Crypto infrastructure investing targets companies providing custody, compliance, analytics, and wallet services to institutions—not token speculation. These businesses generate SaaS-style revenue from enterprise customers regardless of crypto market conditions. BitGo, Chainalysis, and Fireblocks represent infrastructure plays versus token projects.
How long did OGBC hold C1 Fund before exit?
Jayden Wei invested in C1 Group LLC in late 2022. The fund went public in August 2025, and BitGo exited in January 2026—approximately 2.5 years from initial investment to portfolio realization. The timeline was accelerated by investing in a fund manager targeting late-stage revenue companies rather than seed-stage startups.
Why did BitGo's exit validate crypto infrastructure investing?
BitGo exited through public markets with enterprise customers, recurring revenue, and regulatory compliance already in place. The exit demonstrated that crypto infrastructure companies can graduate to public markets using traditional IPO processes—not through SPAC mergers or remaining private indefinitely. This creates a proven exit path for infrastructure angels.
What made C1 Fund different from traditional crypto funds?
C1 Fund structured as a publicly traded closed-end fund (NYSE: CFND) rather than a private venture fund. The August 2025 IPO created liquidity for shareholders before portfolio exits occurred. The closed-end structure allowed concentrated positions in late-stage private companies without redemption pressure forcing early exits.
Should angels invest in infrastructure or application-layer startups?

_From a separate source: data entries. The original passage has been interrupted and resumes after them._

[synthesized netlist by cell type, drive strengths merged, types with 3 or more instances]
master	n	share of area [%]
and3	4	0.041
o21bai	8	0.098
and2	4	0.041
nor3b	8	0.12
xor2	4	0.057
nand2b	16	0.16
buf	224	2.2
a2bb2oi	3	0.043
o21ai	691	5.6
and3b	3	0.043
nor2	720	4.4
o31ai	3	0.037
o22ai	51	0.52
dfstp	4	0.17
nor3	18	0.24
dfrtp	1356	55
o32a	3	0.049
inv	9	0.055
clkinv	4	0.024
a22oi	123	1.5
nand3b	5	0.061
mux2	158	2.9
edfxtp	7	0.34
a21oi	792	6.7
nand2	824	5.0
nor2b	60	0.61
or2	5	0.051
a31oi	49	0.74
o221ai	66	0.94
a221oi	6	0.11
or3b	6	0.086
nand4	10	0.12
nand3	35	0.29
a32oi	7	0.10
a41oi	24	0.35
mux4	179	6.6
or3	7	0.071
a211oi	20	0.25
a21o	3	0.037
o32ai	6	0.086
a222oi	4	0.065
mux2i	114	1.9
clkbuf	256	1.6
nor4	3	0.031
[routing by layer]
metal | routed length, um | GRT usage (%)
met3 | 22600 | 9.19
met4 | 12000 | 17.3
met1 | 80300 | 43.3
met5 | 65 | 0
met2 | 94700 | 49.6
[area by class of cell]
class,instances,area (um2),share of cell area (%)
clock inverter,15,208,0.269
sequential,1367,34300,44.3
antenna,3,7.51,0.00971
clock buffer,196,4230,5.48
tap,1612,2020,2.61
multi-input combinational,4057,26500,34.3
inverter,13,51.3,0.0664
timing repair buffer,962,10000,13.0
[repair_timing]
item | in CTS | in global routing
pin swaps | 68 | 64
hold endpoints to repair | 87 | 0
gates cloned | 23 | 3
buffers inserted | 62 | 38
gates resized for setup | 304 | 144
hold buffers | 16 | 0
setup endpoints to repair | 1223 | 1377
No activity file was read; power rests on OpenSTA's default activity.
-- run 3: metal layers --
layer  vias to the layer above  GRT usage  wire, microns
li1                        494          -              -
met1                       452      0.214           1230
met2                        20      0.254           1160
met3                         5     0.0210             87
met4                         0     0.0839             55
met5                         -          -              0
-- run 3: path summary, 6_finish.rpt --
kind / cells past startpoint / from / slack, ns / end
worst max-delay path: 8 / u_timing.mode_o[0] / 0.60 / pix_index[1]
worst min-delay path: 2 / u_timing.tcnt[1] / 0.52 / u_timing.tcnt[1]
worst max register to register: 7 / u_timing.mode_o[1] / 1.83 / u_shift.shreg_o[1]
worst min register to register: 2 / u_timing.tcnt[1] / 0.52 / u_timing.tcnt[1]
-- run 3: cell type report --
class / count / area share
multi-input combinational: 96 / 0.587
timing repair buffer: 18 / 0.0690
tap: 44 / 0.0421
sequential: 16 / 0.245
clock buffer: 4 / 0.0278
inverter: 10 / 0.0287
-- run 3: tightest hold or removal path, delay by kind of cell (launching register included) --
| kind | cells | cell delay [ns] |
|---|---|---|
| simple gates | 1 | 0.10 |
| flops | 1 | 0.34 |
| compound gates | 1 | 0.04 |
$ cat src/rtl/a20e_pkg.sv
package a20e_pkg;
  localparam logic [15:0] PORT_KDATA = 16'h0060;
  localparam logic [15:0] PORT_KCMD  = 16'h0064;
  localparam logic [15:0] PORT_SYSC  = 16'h0092;
  localparam logic [7:0]  CMD_ARM    = 8'hD1;
  localparam logic [7:0]  VAL_OPEN   = 8'h02;
  localparam logic [7:0]  VAL_CLOSE  = 8'h00;
  localparam logic [1:0]  MODE_KBC   = 2'b00;
  localparam logic [1:0]  MODE_SYSC  = 2'b01;
  typedef enum logic [1:0] {SQ_IDLE, SQ_HALT, SQ_PULSE} seq_state_t;
endpackage

$ cat src/rtl/a20e_decode.sv
module a20e_decode
  import a20e_pkg::*;
(
  input  logic        clk,
  input  logic        rst,
  input  logic        io_wr,
  input  logic [15:0] io_addr,
  input  logic [7:0]  io_wdata,
  input  logic [1:0]  mode,
  output logic        gate_wr,
  output logic        gate_val,
  output logic        rst_req
);
  logic armed;
  logic kbc_on, sysc_on;
  logic hit_cmd, hit_data, hit_sysc;

  assign kbc_on   = (mode != MODE_SYSC);
  assign sysc_on  = (mode != MODE_KBC);
  assign hit_cmd  = io_wr && kbc_on && (io_addr == PORT_KCMD);
  assign hit_data = io_wr && kbc_on && (io_addr == PORT_KDATA);
  assign hit_sysc = io_wr && sysc_on && (io_addr == PORT_SYSC);

  always_ff @(posedge clk) begin
    if (rst) begin
      armed <= 1'b0;
    end else if (hit_cmd) begin
      armed <= (io_wdata == CMD_ARM);
    end else if (hit_data) begin
      armed <= 1'b0;
    end
  end

  always_comb begin
    gate_wr  = 1'b0;
    gate_val = 1'b0;
    rst_req  = 1'b0;
    if (hit_data && armed) begin
      if (io_wdata == VAL_OPEN) begin
        gate_wr  = 1'b1;
        gate_val = 1'b1;
      end else if (io_wdata == VAL_CLOSE) begin
        gate_wr  = 1'b1;
        gate_val = 1'b0;
      end
    end
    if (hit_sysc) begin
      gate_wr  = 1'b1;
      gate_val = io_wdata[1];
      rst_req  = io_wdata[0];
    end
    if (hit_cmd && (io_wdata[7:4] == 4'hF) && !io_wdata[0]) begin
      rst_req = 1'b1;
    end
  end
endmodule

$ cat src/rtl/a20e_gate.sv
module a20e_gate (
  input  logic clk,
  input  logic rst,
  input  logic gate_wr,
  input  logic gate_val,
  input  logic cpu_a20,
  output logic gate_en,
  output logic a20_out
);
  always_ff @(posedge clk) begin
    if (rst) begin
      gate_en <= 1'b0;
      a20_out <= 1'b0;
    end else begin
      if (gate_wr) gate_en <= gate_val;
      a20_out <= cpu_a20 & gate_en;
    end
  end
endmodule

$ cat src/rtl/a20e_rstseq.sv
module a20e_rstseq
  import a20e_pkg::*;
#(
  parameter int RST_LEN = 16,
  parameter int HALT_TO = 256
) (
  input  logic clk,
  input  logic rst,
  input  logic req,
  input  logic halt_en,
  input  logic halt_ack,
  output logic halt_req,
  output logic cpu_reset
);
  localparam int MAXC = (RST_LEN > HALT_TO) ? RST_LEN : HALT_TO;
  localparam int CW   = $clog2(MAXC + 1);
  localparam logic [CW-1:0] PULSE_LAST = CW'(RST_LEN - 1);
  localparam logic [CW-1:0] HALT_LAST  = CW'(HALT_TO - 1);

  seq_state_t st;
  logic [CW-1:0] cnt;

  always_ff @(posedge clk) begin
    if (rst) begin
      st        <= SQ_IDLE;
      cnt       <= '0;
      halt_req  <= 1'b0;
      cpu_reset <= 1'b0;
    end else begin
      case (st)
        SQ_IDLE: begin
          cnt <= '0;
          if (req) begin
            if (halt_en) begin
              st       <= SQ_HALT;
              halt_req <= 1'b1;
            end else begin
              st        <= SQ_PULSE;
              cpu_reset <= 1'b1;
            end
          end
        end
        SQ_HALT: begin
          if (halt_ack || cnt == HALT_LAST) begin
            st        <= SQ_PULSE;
            halt_req  <= 1'b0;
            cpu_reset <= 1'b1;
            cnt       <= '0;
          end else begin
            cnt <= cnt + 1'b1;
          end
        end
        SQ_PULSE: begin
          if (cnt == PULSE_LAST) begin
            st        <= SQ_IDLE;
            cpu_reset <= 1'b0;
            cnt       <= '0;
          end else begin
            cnt <= cnt + 1'b1;
          end
        end
        default: st <= SQ_IDLE;
      endcase
    end
  end
endmodule
### config.mk
export PLATFORM = sky130hd
export DESIGN_NAME = sum_addr_wl_decoder
export DESIGN_NICKNAME = d
export VERILOG_FILES = /design/src/rtl/sum_addr_wl_decoder.sv
export SDC_FILE = /design/constraint.sdc
export NUM_CORES = 1
export LEC_CHECK = 0
export BUFFER_PORTS_ARGS = -buffer_cell sky130_fd_sc_hd__buf_4
export CORE_AREA = 5 5 42 44
export DETAILED_ROUTE_END_ITERATION = 10
export DIE_AREA = 0 0 47 49
export PLACE_DENSITY_LB_ADDON = 0.05
export SLEW_MARGIN = 20
export SYNTH_ARGS = -nofsm -noshare
export SYNTH_HDL_FRONTEND = slang
export SYNTH_SLANG_ARGS = --single-unit
### constraint.sdc
create_clock -name vclk -period 1.4
set_input_delay 0.28 -clock vclk [all_inputs]
set_output_delay 0.28 -clock vclk [all_outputs]
set_load 0.05 [all_outputs]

Infrastructure bets offer 10-20x upside with 80%+ survival rates and predictable exits through strategic acquisition or public markets. Application-layer bets offer 100x+ upside but higher failure rates and binary outcomes. Angels should allocate based on risk tolerance—infrastructure reduces volatility while application-layer maximizes peak return potential.
What infrastructure sectors follow the same pattern as crypto?

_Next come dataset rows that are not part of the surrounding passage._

==> config.mk <==
export PLATFORM = sky130hd
export DESIGN_NAME = i2c_bus_timer
export DESIGN_NICKNAME = d
export VERILOG_FILES = /design/src/rtl/i2c_tmr_pkg.sv /design/src/rtl/i2c_scl_edge.sv /design/src/rtl/i2c_frame_track.sv /design/src/rtl/i2c_tmr_core.sv /design/src/rtl/i2c_bus_timer.sv
export SDC_FILE = /design/constraint.sdc
export NUM_CORES = 1
export LEC_CHECK = 0
export CAP_MARGIN = 0
export CORE_MARGIN = 5
export CORE_UTILIZATION = 40
export CTS_CLUSTER_DIAMETER = 60
export DETAILED_ROUTE_END_ITERATION = 8
export GPL_TIMING_DRIVEN = 0
export PLACE_DENSITY_LB_ADDON = 0.05
export SLEW_MARGIN = 20
export SYNTH_ARGS = -nofsm -noshare
export SYNTH_HDL_FRONTEND = slang
export SYNTH_HIERARCHICAL = 1
export SYNTH_SLANG_ARGS = --single-unit
==> constraint.sdc <==
create_clock -name clk -period 1.78 [get_ports clk]
set_input_delay 0.267 -clock clk [delete_from_list [all_inputs] [get_ports clk]]
set_output_delay 0.267 -clock clk [all_outputs]
set_load 0.005 [all_outputs]
==> src/rtl/i2c_tmr_pkg.sv <==
package i2c_tmr_pkg;
  // Preload value for the low bits, taken from the prescale code
  function automatic logic [2:0] preload_of(input logic [1:0] code);
    return {1'b0, code};
  endfunction

  // Low bits about to wrap to zero on the next count
  function automatic logic low_wraps(input logic [2:0] low);
    return &low;
  endfunction
endpackage

==> src/rtl/i2c_scl_edge.sv <==
module i2c_scl_edge (
  input  logic clk,
  input  logic rst_n,
  input  logic scl_sync,
  output logic scl_edge
);
  logic scl_prev;

  always_ff @(posedge clk) begin
    if (!rst_n) scl_prev <= 1'b1;
    else        scl_prev <= scl_sync;
  end

  assign scl_edge = scl_sync ^ scl_prev;
endmodule

==> src/rtl/i2c_frame_track.sv <==
module i2c_frame_track (
  input  logic clk,
  input  logic rst_n,
  input  logic start_det,
  input  logic stop_det,
  input  logic abort,
  output logic in_frame
);
  always_ff @(posedge clk) begin
    if (!rst_n)                in_frame <= 1'b0;
    else if (stop_det || abort) in_frame <= 1'b0;
    else if (start_det)        in_frame <= 1'b1;
  end


  stop_closes_chk: assert property (@(posedge clk) disable iff (!rst_n)
    stop_det |=> !in_frame);
endmodule

==> src/rtl/i2c_tmr_core.sv <==
module i2c_tmr_core
  import i2c_tmr_pkg::*;
#(
  parameter int CNT_W = 10,
  parameter int LOW_W = 3,
  parameter int PS_W  = 2
) (
  input  logic             clk,
  input  logic             rst_n,
  input  logic             tick,
  input  logic             load,
  input  logic             clear,
  input  logic [PS_W-1:0]  prescale,
  input  logic             irq_en,
  output logic [CNT_W-1:0] cnt,
  output logic             expire,
  output logic             iface_rst,
  output logic             tmr_irq,
  output logic             min_done
);
  localparam logic [CNT_W-1:0] LAST = {{(CNT_W-1){1'b1}}, 1'b0};

  logic [CNT_W-1:0] preload_val;
  logic             advance;
  logic             wrap_low;

  assign preload_val = {{(CNT_W-LOW_W){1'b0}}, preload_of(prescale)};
  assign advance     = tick && !load && !clear;
  assign expire      = advance && (cnt == LAST);
  assign wrap_low    = advance && low_wraps(cnt[LOW_W-1:0]);

  always_ff @(posedge clk) begin
    if (!rst_n) begin
      cnt       <= '0;
      iface_rst <= 1'b0;
      tmr_irq   <= 1'b0;
      min_done  <= 1'b0;
    end else begin
      iface_rst <= expire;
      tmr_irq   <= expire && irq_en;
      min_done  <= wrap_low;
      if (clear)        cnt <= '0;
      else if (load)    cnt <= preload_val;
      else if (expire)  cnt <= '0;
      else if (tick)    cnt <= cnt + 1'b1;
    end
  end


  rst_one_cycle_chk: assert property (@(posedge clk) disable iff (!rst_n)
    iface_rst |=> !iface_rst);

  rst_zero_cnt_chk: assert property (@(posedge clk) disable iff (!rst_n)
    iface_rst |-> (cnt == '0));

  irq_with_rst_chk: assert property (@(posedge clk) disable iff (!rst_n)
    tmr_irq |-> iface_rst);

  min_done_wrap_chk: assert property (@(posedge clk) disable iff (!rst_n)
    min_done |-> (cnt[LOW_W-1:0] == '0));

  count_step_chk: assert property (@(posedge clk) disable iff (!rst_n)
    (advance && !expire) |=> (cnt == $past(cnt) + 1'b1));
endmodule

==> src/rtl/i2c_bus_timer.sv <==
module i2c_bus_timer #(
  parameter int CNT_W = 10,
  parameter int LOW_W = 3,
  parameter int PS_W  = 2
) (
  input  logic             clk,
  input  logic             rst_n,
  input  logic             cyc_en,
  input  logic             run_en,
  input  logic [PS_W-1:0]  prescale,
  input  logic             irq_en,
  input  logic             scl_sync,
  input  logic             start_det,
  input  logic             stop_det,
  output logic [CNT_W-1:0] tmr_cnt,
  output logic             min_done,
  output logic             iface_rst,
  output logic             tmr_irq
);
  logic scl_edge;
  logic in_frame;
  logic expire;
  logic tick;
  logic load;

  i2c_scl_edge u_edge (
    .clk(clk), .rst_n(rst_n), .scl_sync(scl_sync), .scl_edge(scl_edge)
  );

  i2c_frame_track u_frame (
    .clk(clk), .rst_n(rst_n), .start_det(start_det), .stop_det(stop_det),
    .abort(expire), .in_frame(in_frame)
  );

  assign tick = run_en && in_frame && cyc_en;
  assign load = run_en && (start_det || (scl_edge && in_frame));

  i2c_tmr_core #(.CNT_W(CNT_W), .LOW_W(LOW_W), .PS_W(PS_W)) u_core (
    .clk(clk), .rst_n(rst_n), .tick(tick), .load(load), .clear(stop_det),
    .prescale(prescale), .irq_en(irq_en), .cnt(tmr_cnt), .expire(expire),
    .iface_rst(iface_rst), .tmr_irq(tmr_irq), .min_done(min_done)
  );


  idle_zero_chk: assert property (@(posedge clk) disable iff (!rst_n)
    !in_frame |-> (tmr_cnt == '0));

  frozen_chk: assert property (@(posedge clk) disable iff (!rst_n)
    (!run_en && !stop_det) |=> $stable(tmr_cnt));

  scl_reload_chk: assert property (@(posedge clk) disable iff (!rst_n)
    (run_en && in_frame && scl_edge && !stop_det) |=>
      (tmr_cnt == {{(CNT_W-PS_W){1'b0}}, $past(prescale)}));

  expire_closes_chk: assert property (@(posedge clk) disable iff (!rst_n)
    expire |=> (!in_frame && iface_rst));
endmodule

==> reports/results.env <==
MOSTFREQUENTLAYOUTCELL='sky130_fd_sc_hd__clkdlybuf4s50_1'
DR_TOTAL_VIAS=717
SYNTH_FF_TYPE='sky130_fd_sc_hd__dfxtp_1'
PLACE.DETAILED.HPWL_UM=1210
REMAINING_DRC_ERRORS=0
NUM-NETS-FINAL=126
HOLDBUFCOUNTCTS=0
MOSTFREQUENTLAYOUTCELLS='sky130_fd_sc_hd__clkdlybuf4s50_1, sky130_fd_sc_hd__dfxtp_1, sky130_fd_sc_hd__buf_4, sky130_fd_sc_hd__o21ai_0'
WORST_SETUP_PATH_START_KIND='primary input'
CTS_ROOT_BUFFER='sky130_fd_sc_hd__clkbuf_4'
CLOCK_TREE.BUFFER_DEPTH=2
WORST_SETUP_PATH_ENDPOINT='u_core/cnt[9]'
NUM_ROWS=15
CTS_MAX_LEVEL=1
FINAL-SETUP-VIOL-COUNT=0
CORE_AREA_SQ_MM=0.00176
RSZ_0062_RAISED_AFTER_GLOBAL_ROUTING='no'
ANT_NETS=0
NETLIST-CELL-TYPE-COUNT=33
SYNTH_SIMPLE_GATE_AREA_SHARE_PCT=31.6
POST_ROUTE_SETUP_TNS_NS=0
GRT_MAX_DEGREE=11
CRITICAL_PATH.REG2REG.ENDPOINT='u_core/cnt[9]'
CTS.CLK_SLEW.WORST_PATHS_NS=0.09
ASYNC_RESET_FF_SHARE_PCT=0
PERIOD_NEEDED_NS=1.65
TOP_CELLS_BY_AREA_IN_THE_SYNTHESIZED_NETLIST='sky130_fd_sc_hd__dfxtp_1, sky130_fd_sc_hd__ha_1, sky130_fd_sc_hd__o21ai_0'
DRIVE_GT1_SHARE_PCT=16.1
CLOCK_INSERTION_DELAY_AT_THE_LATER_PIN_OF_THE_SKEW_REPORT_NS=0.28
CP_MAX_FO=10
FIRSTDRTPASSITERS=4
POWER.DENSITY_CELL_AREA_mW_PER_MM2=533
SYNTH_FA_HA_AREA_SHARE_PCT=4.97
VDD_IR_DROP_MAX_mV=0.410
INITIAL_ANTENNA_VIOLATION_COUNT=0
SYNTH_MUX_AREA_SHARE_PCT=1.32
HOLD_VIOL=0
FP.DIEH_UM=53.5
VIAS_IN_THE_FIRST_GLOBAL_ROUTE=654
DIE_AREA_SQ_MM=0.00286
CTS_NUM_SINKS=15
GRT_FIRST_PASS_WIRELENGTH_UM=2800
SEQ_AREA_FRAC_SYNTH_PCT=39.7
LAYOUT_WORST_PATH_CYCLE_SHARE_PCT=92.7
SYNTHESIS_TO_LAYOUT_AREA_GROWTH_PCT=46.7
TRITONCTS.NUM_BUFFERS=3
POST_SYNTH_XOR_AREA_FRACTION_PCT=3.48
MAXCAPVIOLCOUNT=0
PORT_BUFFERS=22
WORSTSETUPPATHTYPE='in -> reg'
REG2REGPATHDEPTH=5
FIN_CELLS=137
SYNTH_AREA_LEADER_CELL='sky130_fd_sc_hd__dfxtp_1'
WORST_SETUP_PATH_END_KIND='flop'
ANTENNA_CELLS_INSERTED=0
SYNTH_LARGEST_TYPE_AREA_FRACTION_PCT=39.7
ROUTED_WL_UM=1770
WORSTREG2REGSTART='u_frame/in_frame'
NETLIST_INSTANCES=80
PLACE_INST=127
WL_PER_CELL_UM=12.9
YOSYS_REGISTER_BITS=15
PLACE_CONGESTION=0.748
TRACK_USAGE_PCT=13.4
SYN_AREA_PER_CELL_SQ_UM=9.45
INITIAL_STANDARD_CELL_UTILIZATION_OF_THE_CORE_PCT=42.8
TRITONCTS='built'
RUN_STATUS='completed'
GRT_OVERFLOW=0
CP-STARTPOINT='run_en'
MAX_TRANSITION_VIOLS_FINAL=0
SYNTH_NETS=93
POWER.STATIC_LEAKAGE_nW=0.399
IOPINCOUNT=23
NUM-FILL-CELLS=168
DIE_WIDTH_UM=53.5
VIASPERCELL=5.23
SYNTH.CELL_AREA_SQ_UM=756
CRITPATHREQUIREDTIME_NS=1.99
CLOCK-SKEW-FINAL_NS=0.00396
COMPOUND_GATE_FRACTION_OF_SYNTH_AREA_PCT=15.4
SYNTH_ENABLE_FLOP_CELLS=0
SYNTH_TOP_FAMILY_BY_AREA='simple AND/OR/NAND/NOR gates'
HEADROOM_TO_THE_MAX_SLEW_LIMIT_PCT=67.0
DETAILEDROUTE.FIRSTITERATIONVIOLATIONS=11
YS.WARNINGS.COUNT=6
FMAX_MHz=606
REG2REG_SETUP_SLACK_NS=0.24
HOLD_SLACK_NS=0.549
HOLD_CLASS='reg -> reg'
WORST_PIN_SLEW_NS=0.495
WORST-ENDPOINT-ARRIVAL_NS=1.86
[final cells by class]
cell class	count	area (sq um)	share of cell area, %
multi-input combinational	59	455	41.1
sequential	15	300	27.1
timing repair buffer	28	269	24.3
tap	25	31.3	2.82
clock buffer	4	26.3	2.37
inverter	4	15.0	1.35
buffer	2	11.3	1.02
[critical path: stages]
cell	delay [ns]
sky130_fd_sc_hd__clkdlybuf4s50_1	0.47
sky130_fd_sc_hd__and3_2	0.17
sky130_fd_sc_hd__buf_4	0.16
sky130_fd_sc_hd__nand4_1	0.19
sky130_fd_sc_hd__or4_1	0.45
sky130_fd_sc_hd__a31oi_1	0.17
[metrics by stage]
step	power [mW]	util [%]	worst slack, ns	instance area [sq um]
2_1_floorplan	0.370	-	0.215	756
3_3_place_gp	0.399	57.1	-0.483	1010
3_5_place_dp	0.400	57.1	-0.487	1010
4_1_cts	0.593	60.5	0.00486	1070
5_1_grt	0.614	62.8	0.00605	1110
6_report	0.591	62.8	0.130	1110
[layer usage]
layer | share of wire (%) | track usage (%) | vias up
met5 | 0 | 0 | -
met3 | 5.2 | 3.10 | 0
met4 | 0 | 5.11 | 0
met1 | 48 | 16.0 | 340
met2 | 47 | 22.9 | 15
li1 | - | - | 362
[worst min-delay path by stage]
stage	from	to	slack, ns	cells after the start
floorplan	rst_n	u_edge/scl_prev	0.34	1
global placement	u_core/cnt[6]	u_core/cnt[6]	0.54	2
detailed placement	u_core/cnt[6]	u_core/cnt[6]	0.54	2
CTS	irq_en	u_core/tmr_irq	0.54	2
global route	irq_en	u_core/tmr_irq	0.55	2
finish	u_frame/in_frame	u_frame/in_frame	0.55	2
[power breakdown]
part | internal [mW] | total, mW | switching (mW)
sequential | 0.339 | 0.342 | 0.00319
combinational | 0.0348 | 0.0552 | 0.0204
clock | 0.0868 | 0.194 | 0.107
total | 0.461 | 0.591 | 0.130
[sequential cells by signal, indices dropped and copies added (netlist names)]
register / cells
u_core/cnt: 10
u_core/iface_rst: 1
u_core/min_done: 1
u_core/tmr_irq: 1
u_edge/scl_prev: 1
u_frame/in_frame: 1
[synthesized netlist by cell type (2+ instances only)]
library cell and count:
sky130_fd_sc_hd__dfxtp_1 15, sky130_fd_sc_hd__o21ai_0 6, sky130_fd_sc_hd__inv_1 4, sky130_fd_sc_hd__nand2_1 4, sky130_fd_sc_hd__a211oi_1 3, sky130_fd_sc_hd__ha_1 3
sky130_fd_sc_hd__nand2b_1 3, sky130_fd_sc_hd__nand4_1 3, sky130_fd_sc_hd__nor2_1 3, sky130_fd_sc_hd__nor2b_1 3, sky130_fd_sc_hd__nor3_1 3, sky130_fd_sc_hd__o211ai_1 3
sky130_fd_sc_hd__xor2_1 3, sky130_fd_sc_hd__a31oi_1 2, sky130_fd_sc_hd__nand3_1 2, sky130_fd_sc_hd__or3_1 2, sky130_fd_sc_hd__or4_1 2
[timing repair]
action	4_1_cts	5_1_grt
pin swaps	1	1
buffers inserted	2	4
setup endpoints to repair	10	14
endpoints found under the hold margin	0	0
gates resized for setup	3	2
gates cloned	0	0
[kinds of logic (layout without fill, tap and decap cells)]
logic type,Yosys count,count (layout)
xor+xnor,3,3
flops,15,15
fa+ha+maj,3,3
mux,1,1
buf+inv,6,38
simple gates,34,34
compound gates,18,18
Note: power is estimated with default switching activity, not from simulation.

AI infrastructure (model deployment platforms, inference optimization), quantum computing infrastructure (error correction software, control systems), and biotech infrastructure (CRISPR manufacturing, gene sequencing platforms) follow similar patterns. These businesses serve multiple application verticals and generate revenue regardless of which specific use case wins mainstream adoption.
How do infrastructure fund investments differ from direct startup investments?
Fund investments provide exposure to portfolio diversification and interim liquidity through public listings or tender offers. Direct startup investments offer higher peak multiples but lock capital 7-10 years with binary outcomes. Infrastructure funds reduce volatility through diversification while maintaining exposure to private company upside.
What should angels avoid when evaluating infrastructure opportunities?
Avoid investing too early before application-layer demand materializes, confusing enabling technology with true infrastructure businesses that create switching costs, ignoring unit economics at portfolio company level, and overlooking regulatory capture risk that could favor incumbents over venture-backed startups.
The OGBC/C1 Fund exit demonstrates that patient infrastructure investing generates returns without requiring 10-year hold periods or binary outcomes. Angels who identify revenue-generating platform businesses during infrastructure-building phases—and invest through vehicles that provide interim liquidity—capture technology adoption value while reducing portfolio volatility.